(RECORDS SHOWN)

$ cat src/rtl/counter_ctrl_pkg.sv
// Shared definitions for the counter arbiter: FSM encoding and default operand width.
package counter_ctrl_pkg;

  localparam int W_DEF = 4;

  typedef enum logic [1:0] {
    IDLE  = 2'd0,
    COUNT = 2'd1,
    DONE  = 2'd2
  } state_t;

endpackage

$ cat src/rtl/rr_arb2.sv
// Two-way round-robin pick: a lone requester wins outright; on a tie the
// requester that was not granted last wins.
module rr_arb2 (
  input  logic [1:0] i_req,
  input  logic       i_last,
  output logic [1:0] o_gnt
);

  always_comb begin
    o_gnt = 2'b00;
    case (i_req)
      2'b01:   o_gnt = 2'b01;
      2'b10:   o_gnt = 2'b10;
      2'b11:   o_gnt = i_last ? 2'b01 : 2'b10;
      default: o_gnt = 2'b00;
    endcase
  end

endmodule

(End RECORDS SHOWN)

Please give the count of lines above with "default", nothing else.

2